100000 loops, best of 5: 11.3 µs per loop


In [None]:
x1 = np.random.randn(10,1).astype(np.float32)
x2 = 3

In [None]:
%timeit npvec_cantor_gpu(x1, x2)  # no cuda available on collab

In [None]:
npvec_sum(x1, x2)

array([[ 1.87062423],
       [ 1.58587567],
       [-0.41047252],
       [-0.09804057],
       [ 0.49428968],
       [ 0.69557323],
       [-0.49992856],
       [ 3.28721768],
       [-0.74669731],
       [-0.60814567]])

### Generalized Universal Function
universal function can only be defined on scalar values. What if we want to do it for arrays?
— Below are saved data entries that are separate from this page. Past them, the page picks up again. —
**src/rtl/skip_pkg.sv**
```systemverilog
package skip_pkg;

  localparam int SEL_W = 4;
  localparam int N_SEL = 1 << SEL_W;

  typedef enum logic [SEL_W-1:0] {
    SEL_NEVER     = 4'd0,
    SEL_ALWAYS    = 4'd1,
    SEL_SEC       = 4'd2,
    SEL_BL_EQ_E   = 4'd3,
    SEL_CARRY_CLR = 4'd4,
    SEL_NO_COUT   = 4'd5,
    SEL_A_EQ_M    = 4'd6,
    SEL_BIT_ZERO  = 4'd7,
    SEL_BL_15     = 4'd8,
    SEL_BL_0      = 4'd9,
    SEL_IK_ZERO   = 4'd10,
    SEL_HOLD      = 4'd11,
    SEL_F1        = 4'd12,
    SEL_F2        = 4'd13
  } cond_sel_e;

  // True when no bit of a nibble is set.
  function automatic logic nibble_clear(input logic [3:0] v);
    return (v == 4'h0);
  endfunction

  // Pick the effective opcode: substitute the no-op byte while skipping.
  function automatic logic [7:0] masked_op(input logic skip, input logic [7:0] op,
                                           input logic [7:0] nop);
    return skip ? nop : op;
  endfunction

endpackage

```
**src/rtl/skip_cond_mux.sv**
```systemverilog
module skip_cond_mux
  import skip_pkg::*;
#(
  parameter int SW   = SEL_W,
  parameter int IK_W = 4
) (
  input  logic [SW-1:0]   sel,
  input  logic            carry,
  input  logic            alu_cout,
  input  logic            a_eq_m,
  input  logic            bl_eq_e,
  input  logic            bl_is_15,
  input  logic            bl_is_0,
  input  logic            bit_val,
  input  logic [IK_W-1:0] ik_masked,
  input  logic            flag_f1,
  input  logic            flag_f2,
  input  logic            sec_in,
  input  logic            cur_flag,
  output logic            cond_bit
);

  localparam int NSRC = 1 << SW;

  logic [NSRC-1:0] src;
  logic            ik_none;

  assign ik_none = ~|ik_masked;

  always_comb begin
    src                     = '0;
    src[SEL_ALWAYS]         = 1'b1;
    src[SEL_SEC]            = sec_in;
    src[SEL_BL_EQ_E]        = bl_eq_e;
    src[SEL_CARRY_CLR]      = ~carry;
    src[SEL_NO_COUT]        = ~alu_cout;
    src[SEL_A_EQ_M]         = a_eq_m;
    src[SEL_BIT_ZERO]       = ~bit_val;
    src[SEL_BL_15]          = bl_is_15;
    src[SEL_BL_0]           = bl_is_0;
    src[SEL_IK_ZERO]        = ik_none;
    src[SEL_HOLD]           = cur_flag;
    src[SEL_F1]             = flag_f1;
    src[SEL_F2]             = flag_f2;
  end

  assign cond_bit = src[sel];

endmodule

```
**src/rtl/skip_flag_reg.sv**
```systemverilog
module skip_flag_reg (
  input  logic clk,
  input  logic rst_n,
  input  logic load,
  input  logic d,
  output logic q
);

  always_ff @(posedge clk) begin
    if (!rst_n)    q <= 1'b0;
    else if (load) q <= d;
  end

endmodule

```
**src/rtl/skip_op_mask.sv**
```systemverilog
module skip_op_mask
  import skip_pkg::*;
#(
  parameter int           OP_W     = 8,
  parameter logic [7:0]   NOP_CODE = 8'h00
) (
  input  logic            skip,
  input  logic [OP_W-1:0] op_in,
  output logic [OP_W-1:0] op_out
);

  generate
    if (OP_W == 8) begin : g_byte
      assign op_out = masked_op(skip, op_in, NOP_CODE);
    end else begin : g_wide
      assign op_out = skip ? OP_W'(NOP_CODE) : op_in;
    end
  endgenerate

endmodule

```
**src/rtl/skip_unit.sv**
```systemverilog
module skip_unit
  import skip_pkg::*;
#(
  parameter int         OP_W     = 8,
  parameter int         IK_W     = 4,
  parameter logic [7:0] NOP_CODE = 8'h00
) (
  input  logic              clk,
  input  logic              rst_n,
  input  logic              instr_done,
  input  logic [SEL_W-1:0]  cond_sel,
  input  logic              carry,
  input  logic              alu_cout,
  input  logic              a_eq_m,
  input  logic              bl_eq_e,
  input  logic              bl_is_15,
  input  logic              bl_is_0,
  input  logic              bit_val,
  input  logic [IK_W-1:0]   ik_masked,
  input  logic              flag_f1,
  input  logic              flag_f2,
  input  logic              sec_in,
  input  logic [OP_W-1:0]   opcode_in,
  output logic [OP_W-1:0]   opcode_out,
  output logic              skip_flag
);

  // Selected condition, brought out by name for the checker.
  logic cond_bit;

  skip_cond_mux #(.SW(SEL_W), .IK_W(IK_W)) u_mux (
    .sel       (cond_sel),
    .carry     (carry),
    .alu_cout  (alu_cout),
    .a_eq_m    (a_eq_m),
    .bl_eq_e   (bl_eq_e),
    .bl_is_15  (bl_is_15),
    .bl_is_0   (bl_is_0),
    .bit_val   (bit_val),
    .ik_masked (ik_masked),
    .flag_f1   (flag_f1),
    .flag_f2   (flag_f2),
    .sec_in    (sec_in),
    .cur_flag  (skip_flag),
    .cond_bit  (cond_bit)
  );

  skip_flag_reg u_flag (
    .clk   (clk),
    .rst_n (rst_n),
    .load  (instr_done),
    .d     (cond_bit),
    .q     (skip_flag)
  );

  skip_op_mask #(.OP_W(OP_W), .NOP_CODE(NOP_CODE)) u_mask (
    .skip   (skip_flag),
    .op_in  (opcode_in),
    .op_out (opcode_out)
  );

endmodule

```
For example, given a (10, 3, 3) tensor a, and a (3,3) matrix b, if we want to find the (10,1) vector, where each entry is the Frobenius norm of diff between the slices of a and b.
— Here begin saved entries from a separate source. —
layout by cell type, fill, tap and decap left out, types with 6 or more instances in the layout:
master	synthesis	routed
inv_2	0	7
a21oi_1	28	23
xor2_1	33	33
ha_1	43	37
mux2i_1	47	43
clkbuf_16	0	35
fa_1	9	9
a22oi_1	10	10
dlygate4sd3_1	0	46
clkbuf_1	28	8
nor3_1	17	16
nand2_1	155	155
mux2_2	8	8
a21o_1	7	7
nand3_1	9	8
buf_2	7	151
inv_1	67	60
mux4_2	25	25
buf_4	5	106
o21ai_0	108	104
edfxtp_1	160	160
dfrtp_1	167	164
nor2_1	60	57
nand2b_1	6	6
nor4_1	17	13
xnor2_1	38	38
Contrary to vectorize() functions, guvectorize() functions don’t return their result value: they take it as an array argument, which must be filled in by the function. This is because the array is actually allocated by NumPy’s dispatch mechanism, which calls into the Numba-generated code.


In [None]:
a = np.random.rand(10, 3, 3)
b = np.random.rand(3,3)

In [None]:
@nb.guvectorize(['float64[:,:], float64[:,:], float64'], '(n,n), (n,n) -> ()')
def fro(amat, bmat, res):
  nrow, ncol = amat.shape
  s = 0
  for row in range(0, nrow):
    for col in range(0, ncol):
      s = s + (amat[row][col] - bmat[row][col])**2
  res = s ** 0.5

In [None]:
fro(a, b)

array([-0.59016573, -0.89853614, -0.12917633,  0.49856216, -1.12614115,
       -0.3746816 ,  3.24888336,  0.58222097, -0.8091322 ,  0.0936532 ])

### JIT Classes

In [None]:
import numba as nb
from numba.experimental import jitclass

In [None]:
class Node:
  def __init__(self, value):
    self.next = None
    self.value = value
    
class LinkedList:
  def __init__(self):
    self.head = None
  
  def push_front(self, value):
    if self.head == None:
      self.head = Node(value)
    else:
      new_head = Node(value)
      new_head.next = self.head
      self.head = new_head
  
  def show(self):
    node = self.head
    while node is not None:
      print(node.value)
      node = node.next

In [None]:
lst = LinkedList()
lst.push_front(3)
lst.push_front(2)
lst.push_front(1)
lst.show()

1
2
3


In [None]:
node_type = nb.deferred_type()

node_spec = [
    ('next', nb.optional(node_type)),
    ('value', nb.int64)
]

@jitclass(node_spec)
class Node:
  def __init__(self, value):
    self.next = None
    self.value = value

node_type.define(Node.class_type.instance_type)

ll_spec = [
    ('head', nb.optional(Node.class_type.instance_type))
]

@jitclass(ll_spec)
class LinkedList:
  def __init__(self):
    self.head = None
  
  def push_front(self, value):
    if self.head == None:
      self.head = Node(value)
    else:
      new_head = Node(value)
      new_head.next = self.head
      self.head = new_head
  
  def show(self):
    node = self.head
    while node is not None:
      print(node.value)
      node = node.next

@nb.jit
def sum_list(lst):
  result = 0
  node = lst.head
  while node is not None:
    result += node.value
    node = node.next
  return result

lst = LinkedList()
for i in range(0, 1000):
  lst.push_front(i)


In [None]:
%timeit sum_list(lst)
%timeit sum_list.py_func(lst)

10000 loops, best of 5: 21 µs per loop
1000 loops, best of 5: 304 µs per loop


### Conclusion
Try Numba first, for finer handling, use Cython.
Use these tools only if you have very expensive numerical computations.